| What is required |
How many lines in the listing below include the word "output"? Reply with the count alone.
BEGIN Data to examine
$ cat src/rtl/irq_notify_pkg.sv
package irq_notify_pkg;

    localparam logic [7:0] OFS_CTRL = 8'h58;
    localparam logic [7:0] OFS_ESB  = 8'h60;
    localparam logic [7:0] OFS_NTF  = 8'h68;
    localparam logic [7:0] OFS_BASE = 8'h70;
    localparam logic [7:0] OFS_LVL  = 8'h78;
    localparam logic [7:0] OFS_STAT = 8'h80;

    localparam int CTRL_METHOD_BIT = 63;
    localparam int CTRL_RESET_BIT  = 62;

    typedef struct packed {
        logic [63:0] addr;
        logic [63:0] data;
    } ntf_msg_t;

    // byte 0 of the bus word carries the most significant byte
    function automatic logic [63:0] bswap64(input logic [63:0] v);
        logic [63:0] r;
        for (int k = 0; k < 8; k++) begin
            r[8*k +: 8] = v[8*(7-k) +: 8];
        end
        return r;
    endfunction

endpackage

$ cat src/rtl/irq_notify_regs.sv
module irq_notify_regs
    import irq_notify_pkg::*;
(
    input  logic        clk,
    input  logic        rst,
    input  logic        reg_wr,
    input  logic        reg_rd,
    input  logic [7:0]  reg_addr,
    input  logic [63:0] reg_wdata,
    input  logic [63:0] level_word,
    input  logic [63:0] stat_word,
    output logic [63:0] reg_rdata,
    output logic        reg_rd_err,
    output logic [63:0] ctrl_q,
    output logic [63:0] esb_q,
    output logic [63:0] ntf_q,
    output logic [63:0] base_q,
    output logic [63:0] stat_clr,
    output logic        src_reset,
    output logic        esb_map_req,
    output logic        esb_unmap_req
);

    assign stat_clr = (reg_wr && reg_addr == OFS_STAT) ? reg_wdata : 64'h0;

    always_ff @(posedge clk) begin
        if (rst) begin
            ctrl_q        <= '0;
            esb_q         <= '0;
            ntf_q         <= '0;
            base_q        <= '0;
            reg_rdata     <= '0;
            reg_rd_err    <= 1'b0;
            src_reset     <= 1'b0;
            esb_map_req   <= 1'b0;
            esb_unmap_req <= 1'b0;
        end else begin
            src_reset     <= 1'b0;
            esb_map_req   <= 1'b0;
            esb_unmap_req <= 1'b0;
            reg_rd_err    <= 1'b0;
            if (reg_wr) begin
                case (reg_addr)
                    OFS_CTRL: begin
                        ctrl_q    <= reg_wdata;
                        src_reset <= reg_wdata[CTRL_RESET_BIT];
                    end
                    OFS_ESB: begin
                        esb_q         <= reg_wdata;
                        esb_map_req   <= reg_wdata[0] & ~esb_q[0];
                        esb_unmap_req <= ~reg_wdata[0] & esb_q[0];
                    end
                    OFS_NTF:  ntf_q  <= reg_wdata;
                    OFS_BASE: base_q <= reg_wdata;
                    default: ;
                endcase
            end
            if (reg_rd) begin
                case (reg_addr)
                    OFS_CTRL: reg_rdata <= ctrl_q;
                    OFS_ESB:  reg_rdata <= esb_q;
                    OFS_NTF:  reg_rdata <= ntf_q;
                    OFS_BASE: reg_rdata <= base_q;
                    OFS_LVL:  reg_rdata <= level_word;
                    OFS_STAT: reg_rdata <= stat_word;
                    default: begin
                        reg_rdata  <= '1;
                        reg_rd_err <= 1'b1;
                    end
                endcase
            end
        end
    end

    // a flag change is either a map or an unmap, never both
    p_map_excl_r10: assert property (@(posedge clk) disable iff (rst)
        !(esb_map_req && esb_unmap_req));

    // reset pulse only follows a control write
    p_reset_src_r9: assert property (@(posedge clk) disable iff (rst)
        src_reset |-> ($past(reg_wr) && $past(reg_addr) == OFS_CTRL));

    // error pulse only follows a read strobe
    p_rd_err_cause_r3: assert property (@(posedge clk) disable iff (rst)
        reg_rd_err |-> $past(reg_rd));

endmodule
END Data to examine
| Response to this task |
10